Around the time your wort starts to boil, fill a medium sized pyrex bowl with water. Microwave to boil. Throw in hops. Cover (fyi, this is airtight.) Swirl gently while your wort boils. After you cool your wort, throw the "hopbacked" water into it.

Thoughts?
 
if you're going to do that, just do some knockout additions (when you turn off the burner). i find the hopback to have be useful for not only adding a fresh hop pop to beers, but also filtering out all the hot break and other misc junk.
 
if you're going to do that, just do some knockout additions (when you turn off the burner). i find the hopback to have be useful for not only adding a fresh hop pop to beers, but also filtering out all the hot break and other misc junk.

Well, I thought that rather than a flameout addition, having it sit much longer in the hot/warm water for much longer amount of time might extract more aroma.
No?
 
Yes it may, but as the person above my first post stated, you're essentially making a hop tea. Hop teas became popular during the hop shortage b/c you could get more hop flavor/aroma with less hops making teas. There is a lot of literature on here and the rest of the internet about the benefits/drawbacks of hop teas. A hopback to me is more about filtration though.
 
I think another benefit of a hopback is that as the hot wort goes through the hopback it extracts oils that wouldn't be extracted at cool temps...but the wort then immediately goes through a heat exchanger and chills the wort so the volatile oils are not evaporated off like they would be at high temps. Having the hops sit in that hot liquor for so long seems like it would vaporize those oils. Keeping the bowl covered would capture some of that but I don't know how effective it would be.

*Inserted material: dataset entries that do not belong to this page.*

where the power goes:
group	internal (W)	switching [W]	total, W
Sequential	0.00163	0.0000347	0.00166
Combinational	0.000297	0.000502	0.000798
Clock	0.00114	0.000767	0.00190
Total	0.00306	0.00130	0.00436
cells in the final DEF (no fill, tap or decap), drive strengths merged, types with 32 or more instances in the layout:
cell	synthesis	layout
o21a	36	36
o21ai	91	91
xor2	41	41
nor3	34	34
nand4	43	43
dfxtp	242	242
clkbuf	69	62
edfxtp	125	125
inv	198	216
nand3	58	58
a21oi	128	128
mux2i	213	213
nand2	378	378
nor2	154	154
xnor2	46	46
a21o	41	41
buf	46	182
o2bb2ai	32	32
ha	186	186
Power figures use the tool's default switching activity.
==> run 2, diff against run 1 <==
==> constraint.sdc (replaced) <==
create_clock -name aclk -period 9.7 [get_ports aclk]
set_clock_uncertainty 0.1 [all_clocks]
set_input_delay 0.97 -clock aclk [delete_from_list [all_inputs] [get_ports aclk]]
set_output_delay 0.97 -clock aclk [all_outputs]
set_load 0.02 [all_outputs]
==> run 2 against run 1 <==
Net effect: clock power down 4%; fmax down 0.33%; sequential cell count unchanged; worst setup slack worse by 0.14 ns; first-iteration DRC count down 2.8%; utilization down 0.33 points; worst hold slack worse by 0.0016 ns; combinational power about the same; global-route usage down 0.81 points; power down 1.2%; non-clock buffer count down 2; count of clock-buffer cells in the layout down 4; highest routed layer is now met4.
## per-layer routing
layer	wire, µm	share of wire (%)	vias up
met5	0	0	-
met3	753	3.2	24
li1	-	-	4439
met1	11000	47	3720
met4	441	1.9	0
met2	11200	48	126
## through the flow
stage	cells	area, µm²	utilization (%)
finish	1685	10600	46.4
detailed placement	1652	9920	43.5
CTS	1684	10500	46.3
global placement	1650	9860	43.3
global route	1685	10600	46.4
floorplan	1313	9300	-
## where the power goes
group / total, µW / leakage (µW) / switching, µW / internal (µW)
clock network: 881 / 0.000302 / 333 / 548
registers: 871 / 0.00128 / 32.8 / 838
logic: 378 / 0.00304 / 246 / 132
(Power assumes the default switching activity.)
`src/sv/sfp_pkg.sv`:
```
// Package for the serial-bus frame parser: frame geometry, marker bytes,
// controller states and the command and status structs between controller and datapath.
// No dependencies.
package sfp_pkg;

	localparam int LAST_INDEX = 24;
	localparam int BUF_DEPTH  = LAST_INDEX + 1;
	localparam int POS_W      = $clog2(BUF_DEPTH);
	localparam int FILL_W     = $clog2(BUF_DEPTH + 1);
	localparam int CHAN_W     = 11;
	localparam int CHAN_COUNT = 8;
	localparam int CHAN_BYTES = (CHAN_W * CHAN_COUNT) / 8;
	localparam int OUT_W      = CHAN_W * CHAN_COUNT;

	localparam logic [7:0] SYNC_MARK = 8'h0F;
	localparam logic [7:0] END_MARK  = 8'h00;

	typedef enum logic [1:0] {
		ST_IDLE,
		ST_EMIT,
		ST_SHIFT
	} state_t;

	typedef struct packed {
		logic wr_en;
		logic fill_inc;
		logic fill_clr;
		logic fill_full;
		logic shift_en;
		logic load_out;
	} dp_cmd_t;

	typedef struct packed {
		logic fill_zero;
		logic at_last;
		logic byte_sync;
		logic byte_end;
		logic next_sync;
		logic last_shift;
		logic out_free;
	} dp_stat_t;

endpackage

```
`src/sv/sbus_frame_parser.sv`:
```
// Serial-bus frame parser, eight 11-bit channels. m_tvalid rises after the end byte of a good
// frame is taken and the controller has passed through its emit state, later while an earlier
// result is still waiting. Throughput: one byte per cycle while filling; a good end byte holds
// the input off while in the emit state, until the output register is free; after a bad end
// byte, a resync shifts the buffer one place a cycle, with the input held off meanwhile.
// Reset clears the controller, fill count and output valid; the frame buffer is not cleared.
module sbus_frame_parser (
	input  logic                       clk,
	input  logic                       arst_n,
	input  logic                       s_tvalid,
	output logic                       s_tready,
	input  logic [7:0]                 s_tdata,  // rx_byte
	output logic                       m_tvalid,
	input  logic                       m_tready,
	output logic [sfp_pkg::OUT_W-1:0]  m_tdata   // chan_one .. chan_eight, 11 bits each
);

	sfp_pkg::dp_cmd_t  cmd;
	sfp_pkg::dp_stat_t stat;

	sfp_ctrl u_ctrl (
		.clk      (clk),
		.arst_n   (arst_n),
		.in_valid (s_tvalid),
		.in_ready (s_tready),
		.stat     (stat),
		.cmd      (cmd)
	);

	sfp_datapath u_datapath (
		.clk       (clk),
		.arst_n    (arst_n),
		.rx_byte   (s_tdata),
		.cmd       (cmd),
		.stat      (stat),
		.out_valid (m_tvalid),
		.out_ready (m_tready),
		.out_data  (m_tdata)
	);

endmodule

```
`src/sv/sfp_datapath.sv`:
```
// Datapath of the serial-bus frame parser: frame buffer, fill counter and output register.
// Driven by the command struct from sfp_ctrl; depends on sfp_pkg.
module sfp_datapath (
	input  logic                          clk,
	input  logic                          arst_n,
	input  logic [7:0]                    rx_byte,
	input  sfp_pkg::dp_cmd_t              cmd,
	output sfp_pkg::dp_stat_t             stat,
	output logic                          out_valid,
	input  logic                          out_ready,
	output logic [sfp_pkg::OUT_W-1:0]     out_data
);

	logic [7:0]                     buf_q [sfp_pkg::BUF_DEPTH];
	logic [sfp_pkg::FILL_W-1:0]     fill_q;
	logic                           out_valid_q;
	logic [sfp_pkg::OUT_W-1:0]      out_data_q;
	logic [sfp_pkg::POS_W-1:0]      wr_idx;
	logic [sfp_pkg::OUT_W-1:0]      frame_bits;

	assign wr_idx = fill_q[sfp_pkg::POS_W-1:0];

	always_ff @(posedge clk) begin
		for (int i = 0; i < sfp_pkg::BUF_DEPTH; i++) begin
			if (cmd.shift_en) begin
				if (i < sfp_pkg::LAST_INDEX) begin
					buf_q[i] <= buf_q[i+1];
				end
			end else if (cmd.wr_en && wr_idx == sfp_pkg::POS_W'(i)) begin
				buf_q[i] <= rx_byte;
			end
		end
	end

	always_ff @(posedge clk or negedge arst_n) begin
		if (!arst_n) begin
			fill_q <= '0;
		end else if (cmd.fill_clr) begin
			fill_q <= '0;
		end else if (cmd.fill_full) begin
			fill_q <= sfp_pkg::FILL_W'(sfp_pkg::BUF_DEPTH);
		end else if (cmd.fill_inc) begin
			fill_q <= fill_q + 1'b1;
		end else if (cmd.shift_en) begin
			fill_q <= fill_q - 1'b1;
		end
	end

	always_comb begin
		for (int k = 0; k < sfp_pkg::CHAN_BYTES; k++) begin
			frame_bits[8*k +: 8] = buf_q[k+1];
		end
	end

	always_ff @(posedge clk or negedge arst_n) begin
		if (!arst_n) begin
			out_valid_q <= 1'b0;
		end else if (cmd.load_out) begin
			out_valid_q <= 1'b1;
		end else if (out_ready) begin
			out_valid_q <= 1'b0;
		end
	end

	always_ff @(posedge clk) begin
		if (cmd.load_out) begin
			out_data_q <= frame_bits;
		end
	end

	assign out_valid = out_valid_q;
	assign out_data  = out_data_q;

	assign stat.fill_zero  = (fill_q == '0);
	assign stat.at_last    = (fill_q == sfp_pkg::FILL_W'(sfp_pkg::LAST_INDEX));
	assign stat.byte_sync  = (rx_byte == sfp_pkg::SYNC_MARK);
	assign stat.byte_end   = (rx_byte == sfp_pkg::END_MARK);
	assign stat.next_sync  = (buf_q[1] == sfp_pkg::SYNC_MARK);
	assign stat.last_shift = (fill_q == sfp_pkg::FILL_W'(1));
	assign stat.out_free   = !out_valid_q || out_ready;

	a_shift_nonempty: assert property (@(posedge clk) disable iff (!arst_n)
		cmd.shift_en |-> fill_q != '0)
		else $error("Buffer shifted while empty.");

	a_fill_range: assert property (@(posedge clk) disable iff (!arst_n)
		fill_q <= sfp_pkg::FILL_W'(sfp_pkg::BUF_DEPTH))
		else $error("Fill count out of range.");

	a_load_clears: assert property (@(posedge clk) disable iff (!arst_n)
		cmd.load_out |=> out_valid_q && fill_q == '0)
		else $error("Frame load did not present a result and empty the buffer.");

endmodule

```
`src/sv/sfp_ctrl.sv`:
```
// Controller of the serial-bus frame parser: sync hunt, frame fill, emit and resync shift.
// Issues commands to sfp_datapath; depends on sfp_pkg.
module sfp_ctrl (
	input  logic                clk,
	input  logic                arst_n,
	input  logic                in_valid,
	output logic                in_ready,
	input  sfp_pkg::dp_stat_t   stat,
	output sfp_pkg::dp_cmd_t    cmd
);

	sfp_pkg::state_t state_q;
	sfp_pkg::state_t state_d;
	logic            accept;

	assign in_ready = (state_q == sfp_pkg::ST_IDLE);
	assign accept   = in_valid && in_ready;

	always_ff @(posedge clk or negedge arst_n) begin
		if (!arst_n) begin
			state_q <= sfp_pkg::ST_IDLE;
		end else begin
			state_q <= state_d;
		end
	end

	always_comb begin
		state_d = state_q;
		unique case (state_q)
			sfp_pkg::ST_IDLE: begin
				if (accept && !(stat.fill_zero && !stat.byte_sync) && stat.at_last) begin
					state_d = stat.byte_end ? sfp_pkg::ST_EMIT : sfp_pkg::ST_SHIFT;
				end
			end
			sfp_pkg::ST_EMIT: begin
				if (stat.out_free) begin
					state_d = sfp_pkg::ST_IDLE;
				end
			end
			sfp_pkg::ST_SHIFT: begin
				if (stat.last_shift || stat.next_sync) begin
					state_d = sfp_pkg::ST_IDLE;
				end
			end
			default: state_d = sfp_pkg::ST_IDLE;
		endcase
	end

	always_comb begin
		cmd = '0;
		unique case (state_q)
			sfp_pkg::ST_IDLE: begin
				if (accept && !(stat.fill_zero && !stat.byte_sync)) begin
					cmd.wr_en = 1'b1;
					if (!stat.at_last) begin
						cmd.fill_inc = 1'b1;
					end else if (!stat.byte_end) begin
						cmd.fill_full = 1'b1;
					end
				end
			end
			sfp_pkg::ST_EMIT: begin
				if (stat.out_free) begin
					cmd.load_out = 1'b1;
					cmd.fill_clr = 1'b1;
				end
			end
			sfp_pkg::ST_SHIFT: begin
				cmd.shift_en = 1'b1;
			end
			default: cmd = '0;
		endcase
	end

	a_write_idle: assert property (@(posedge clk) disable iff (!arst_n)
		cmd.wr_en |-> state_q == sfp_pkg::ST_IDLE)
		else $error("Buffer written outside the idle state.");

	a_emit_return: assert property (@(posedge clk) disable iff (!arst_n)
		cmd.load_out |=> state_q == sfp_pkg::ST_IDLE)
		else $error("Controller did not return to idle after emitting a frame.");

	a_shift_enter: assert property (@(posedge clk) disable iff (!arst_n)
		cmd.fill_full |=> state_q == sfp_pkg::ST_SHIFT)
		else $error("Bad end byte did not start a resync shift.");

endmodule

```
`src/design/deq_pkg.sv`:
```
// Shared types and constants for the double-ended queue unit.
// Used by the controller, the datapath, the top level and the checker.
`default_nettype none

package deq_pkg;

   // Fixed field widths of the request and response ports
   localparam int CmdWidth    = 3;
   localparam int ValueWidth  = 32;
   localparam int StatusWidth = 2;
   localparam int TotalWidth  = 5;

   // Request command codes
   typedef enum logic [CmdWidth-1:0] {
      CMD_ADD_FRONT    = 3'd0,
      CMD_ADD_BACK     = 3'd1,
      CMD_REMOVE_FRONT = 3'd2,
      CMD_REMOVE_BACK  = 3'd3,
      CMD_CLEAR        = 3'd4
   } cmd_type;

   // Response status codes
   typedef enum logic [StatusWidth-1:0] {
      STATUS_OK    = 2'd0,
      STATUS_EMPTY = 2'd1,
      STATUS_FULL  = 2'd2
   } status_type;

   // Controller states
   typedef enum logic [1:0] {
      ST_IDLE,
      ST_EXEC,
      ST_FETCH,
      ST_REPLY
   } state_type;

   // Controller to datapath commands
   typedef struct packed {
      logic load;   // capture the request
      logic exec;   // apply the request to the ring
      logic fill;   // load the refilled end cache from memory
   } dp_cmd_type;

   // Datapath to controller status
   typedef struct packed {
      logic refill; // the executed remove left elements, fetch the new end
   } dp_stat_type;

endpackage : deq_pkg

`default_nettype wire

```
`src/design/deq_ctrl.sv`:
```
// Controller state machine of the double-ended queue unit.
// Depends on deq_pkg for the state, command and status types.
`default_nettype none

module deq_ctrl (
   input  wire logic                 clock,
   input  wire logic                 reset,
   input  wire logic                 start,
   input  wire deq_pkg::dp_stat_type dp_stat,
   output deq_pkg::dp_cmd_type       dp_cmd,
   output logic                      busy,
   output logic                      rsp_valid
);
   import deq_pkg::*;

   state_type state_ff;
   state_type state_in;

   // Hold the state register
   always_ff @(posedge clock) begin
      if (reset) begin
         state_ff <= ST_IDLE;
      end else begin
         state_ff <= state_in;
      end
   end

   // Sequence one request: capture, execute, optional refill, reply
   always_comb begin
      state_in  = state_ff;
      dp_cmd    = '0;
      busy      = 1'b1;
      rsp_valid = 1'b0;
      case (state_ff)
         ST_IDLE: begin
            busy = 1'b0;
            if (start) begin
               dp_cmd.load = 1'b1;
               state_in    = ST_EXEC;
            end
         end
         ST_EXEC: begin
            dp_cmd.exec = 1'b1;
            state_in    = dp_stat.refill ? ST_FETCH : ST_REPLY;
         end
         ST_FETCH: begin
            dp_cmd.fill = 1'b1;
            state_in    = ST_REPLY;
         end
         ST_REPLY: begin
            rsp_valid = 1'b1;
            state_in  = ST_IDLE;
         end
         default: begin
            state_in = ST_IDLE;
         end
      endcase
   end

endmodule : deq_ctrl

`default_nettype wire

```
`src/design/deq_datapath.sv`:
```
// Datapath of the double-ended queue unit: ring store, head and tail
// indexes, count, cached end values and response registers. Uses deq_pkg.
`default_nettype none

module deq_datapath #(
   parameter int DEPTH      = 16,
   parameter int DATA_WIDTH = 32
) (
   input  wire logic                                clock,
   input  wire logic                                reset,
   input  wire deq_pkg::dp_cmd_type                 dp_cmd,
   output deq_pkg::dp_stat_type                     dp_stat,
   input  wire logic [deq_pkg::CmdWidth-1:0]        req_cmd,
   input  wire logic [deq_pkg::ValueWidth-1:0]      req_value,
   output logic      [deq_pkg::StatusWidth-1:0]     rsp_status,
   output logic      [deq_pkg::ValueWidth-1:0]      rsp_removed_value,
   output logic      [deq_pkg::ValueWidth-1:0]      rsp_front_value,
   output logic      [deq_pkg::ValueWidth-1:0]      rsp_back_value,
   output logic      [deq_pkg::TotalWidth-1:0]      rsp_entry_total,
   output logic                                     rsp_is_empty
);
   import deq_pkg::*;

   localparam int IdxWidth   = $clog2(DEPTH);
   localparam int CntWidth   = $clog2(DEPTH + 1);
   // Only the low 32 bits of an element can ever be nonzero
   localparam int StoreWidth = (DATA_WIDTH < ValueWidth) ? DATA_WIDTH : ValueWidth;
   localparam logic [IdxWidth-1:0] LastIdx  = IdxWidth'(DEPTH - 1);
   localparam logic [CntWidth-1:0] FullCnt  = CntWidth'(DEPTH);
   localparam logic [CntWidth-1:0] OneCnt   = CntWidth'(1);

   function automatic logic [IdxWidth-1:0] idx_inc(input logic [IdxWidth-1:0] idx);
      return (idx == LastIdx) ? '0 : idx + 1'b1;
   endfunction

   function automatic logic [IdxWidth-1:0] idx_dec(input logic [IdxWidth-1:0] idx);
      return (idx == '0) ? LastIdx : idx - 1'b1;
   endfunction

   // Ring store and its registered read port
   logic [StoreWidth-1:0] mem [DEPTH];
   logic [StoreWidth-1:0] rd_data_ff;

   // Captured request
   cmd_type               cmd_ff;
   logic [StoreWidth-1:0] value_ff;

   // Ring control state
   logic [IdxWidth-1:0]   head_ff, head_in;
   logic [IdxWidth-1:0]   tail_ff, tail_in;
   logic [CntWidth-1:0]   count_ff, count_in;

   // Cached end values and response registers
   logic [StoreWidth-1:0] front_ff, front_in;
   logic [StoreWidth-1:0] back_ff, back_in;
   logic [StoreWidth-1:0] removed_ff, removed_in;
   status_type            status_ff, status_in;
   logic                  fill_back_ff, fill_back_in;

   // Memory port controls
   logic                  wr_en;
   logic [IdxWidth-1:0]   wr_addr;
   logic                  rd_en;
   logic [IdxWidth-1:0]   rd_addr;
   logic                  refill;
   logic                  is_full;
   logic                  is_empty;

   assign is_full  = (count_ff == FullCnt);
   assign is_empty = (count_ff == '0);

   // Decode the captured request against the current ring
   always_comb begin
      head_in      = head_ff;
      tail_in      = tail_ff;
      count_in     = count_ff;
      front_in     = front_ff;
      back_in      = back_ff;
      removed_in   = '0;
      status_in    = STATUS_OK;
      fill_back_in = fill_back_ff;
      wr_en        = 1'b0;
      wr_addr      = tail_ff;
      rd_addr      = head_ff;
      refill       = 1'b0;
      case (cmd_ff)
         CMD_ADD_FRONT: begin
            if (is_full) begin
               status_in = STATUS_FULL;
            end else begin
               head_in  = idx_dec(head_ff);
               wr_en    = 1'b1;
               wr_addr  = idx_dec(head_ff);
               count_in = count_ff + 1'b1;
               front_in = value_ff;
               if (is_empty) begin
                  back_in = value_ff;
               end
            end
         end
         CMD_ADD_BACK: begin
            if (is_full) begin
               status_in = STATUS_FULL;
            end else begin
               tail_in  = idx_inc(tail_ff);
               wr_en    = 1'b1;
               wr_addr  = tail_ff;
               count_in = count_ff + 1'b1;
               back_in  = value_ff;
               if (is_empty) begin
                  front_in = value_ff;
               end
            end
         end
         CMD_REMOVE_FRONT: begin
            if (is_empty) begin
               status_in = STATUS_EMPTY;
            end else begin
               removed_in   = front_ff;
               head_in      = idx_inc(head_ff);
               count_in     = count_ff - 1'b1;
               rd_addr      = idx_inc(head_ff);
               refill       = (count_ff != OneCnt);
               fill_back_in = 1'b0;
            end
         end
         CMD_REMOVE_BACK: begin
            if (is_empty) begin
               status_in = STATUS_EMPTY;
            end else begin
               removed_in   = back_ff;
               tail_in      = idx_dec(tail_ff);
               count_in     = count_ff - 1'b1;
               rd_addr      = idx_dec(idx_dec(tail_ff));
               refill       = (count_ff != OneCnt);
               fill_back_in = 1'b1;
            end
         end
         CMD_CLEAR: begin
            head_in  = '0;
            tail_in  = '0;
            count_in = '0;
         end
         default: begin
         end
      endcase
   end

   assign rd_en          = dp_cmd.exec & refill;
   assign dp_stat.refill = refill;

   // Capture the request
   always_ff @(posedge clock) begin
      if (dp_cmd.load) begin
         cmd_ff   <= cmd_type'(req_cmd);
         value_ff <= req_value[StoreWidth-1:0];
      end
   end

   // Advance head, tail and count
   always_ff @(posedge clock) begin
      if (reset) begin
         head_ff  <= '0;
         tail_ff  <= '0;
         count_ff <= '0;
      end else if (dp_cmd.exec) begin
         head_ff  <= head_in;
         tail_ff  <= tail_in;
         count_ff <= count_in;
      end
   end

   // Update cached ends and response fields
   always_ff @(posedge clock) begin
      if (dp_cmd.exec) begin
         front_ff     <= front_in;
         back_ff      <= back_in;
         removed_ff   <= removed_in;
         status_ff    <= status_in;
         fill_back_ff <= fill_back_in;
      end else if (dp_cmd.fill) begin
         if (fill_back_ff) begin
            back_ff <= rd_data_ff;
         end else begin
            front_ff <= rd_data_ff;
         end
      end
   end

   // Write the ring store
   always_ff @(posedge clock) begin
      if (dp_cmd.exec && wr_en) begin
         mem[wr_addr] <= value_ff;
      end
   end

   // Read the new end element after a remove
   always_ff @(posedge clock) begin
      if (rd_en) begin
         rd_data_ff <= mem[rd_addr];
      end
   end

   // Drive the response fields; ends read as zero when empty
   assign rsp_status        = status_ff;
   assign rsp_removed_value = ValueWidth'(removed_ff);
   assign rsp_front_value   = is_empty ? '0 : ValueWidth'(front_ff);
   assign rsp_back_value    = is_empty ? '0 : ValueWidth'(back_ff);
   assign rsp_entry_total   = TotalWidth'(count_ff);
   assign rsp_is_empty      = is_empty;

endmodule : deq_datapath

`default_nettype wire

```
`src/design/double_ended_queue_unit.sv`:
```
// Double-ended queue unit: ring of DEPTH slots with front/back add and remove.
// Each request passes capture, execute and reply, with a fetch step before the
// reply when a remove leaves elements and the new end is read from memory.
// Busy stays high until the reply; a new request is taken only when idle.
// Reset synchronously clears head, tail and count; the store itself is not cleared.
// The response cannot be stalled; it is shown for one cycle.
`default_nettype none

module double_ended_queue_unit #(
   parameter int DEPTH      = 16,
   parameter int DATA_WIDTH = 32
) (
   input  wire logic                            clock,
   input  wire logic                            reset,
   input  wire logic                            start,
   output logic                                 busy,
   input  wire logic [deq_pkg::CmdWidth-1:0]    req_cmd,
   input  wire logic [deq_pkg::ValueWidth-1:0]  req_value,
   output logic                                 rsp_valid,
   output logic      [deq_pkg::StatusWidth-1:0] rsp_status,
   output logic      [deq_pkg::ValueWidth-1:0]  rsp_removed_value,
   output logic      [deq_pkg::ValueWidth-1:0]  rsp_front_value,
   output logic      [deq_pkg::ValueWidth-1:0]  rsp_back_value,
   output logic      [deq_pkg::TotalWidth-1:0]  rsp_entry_total,
   output logic                                 rsp_is_empty
);
   import deq_pkg::*;

   dp_cmd_type  dp_cmd;
   dp_stat_type dp_stat;

   // Sequence each request
   deq_ctrl u_ctrl (
      .clock     (clock),
      .reset     (reset),
      .start     (start),
      .dp_stat   (dp_stat),
      .dp_cmd    (dp_cmd),
      .busy      (busy),
      .rsp_valid (rsp_valid)
   );

   // Hold the ring and the response fields
   deq_datapath #(
      .DEPTH      (DEPTH),
      .DATA_WIDTH (DATA_WIDTH)
   ) u_datapath (
      .clock             (clock),
      .reset             (reset),
      .dp_cmd            (dp_cmd),
      .dp_stat           (dp_stat),
      .req_cmd           (req_cmd),
      .req_value         (req_value),
      .rsp_status        (rsp_status),
      .rsp_removed_value (rsp_removed_value),
      .rsp_front_value   (rsp_front_value),
      .rsp_back_value    (rsp_back_value),
      .rsp_entry_total   (rsp_entry_total),
      .rsp_is_empty      (rsp_is_empty)
   );

endmodule : double_ended_queue_unit

`default_nettype wire

```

A while back I made a little still on my stove (a la Alton Brown from the 'Hooked on Baklava' episode of Good Eats) and put distilled water and hops in it and condensed the vapor. Based on what I got from that, plus a little reading, leads me to believe that you actually WANT some of those first/early volatile oils out of there because they are harsh and not all that pleasing. It was like I had 'harvested' alot of the bad stuff and very little good stuff on the first 'run' of that still. But big guys (and some homebrewers) still appear to use them so whatdoiknow. I'm not much of a hophead anyway.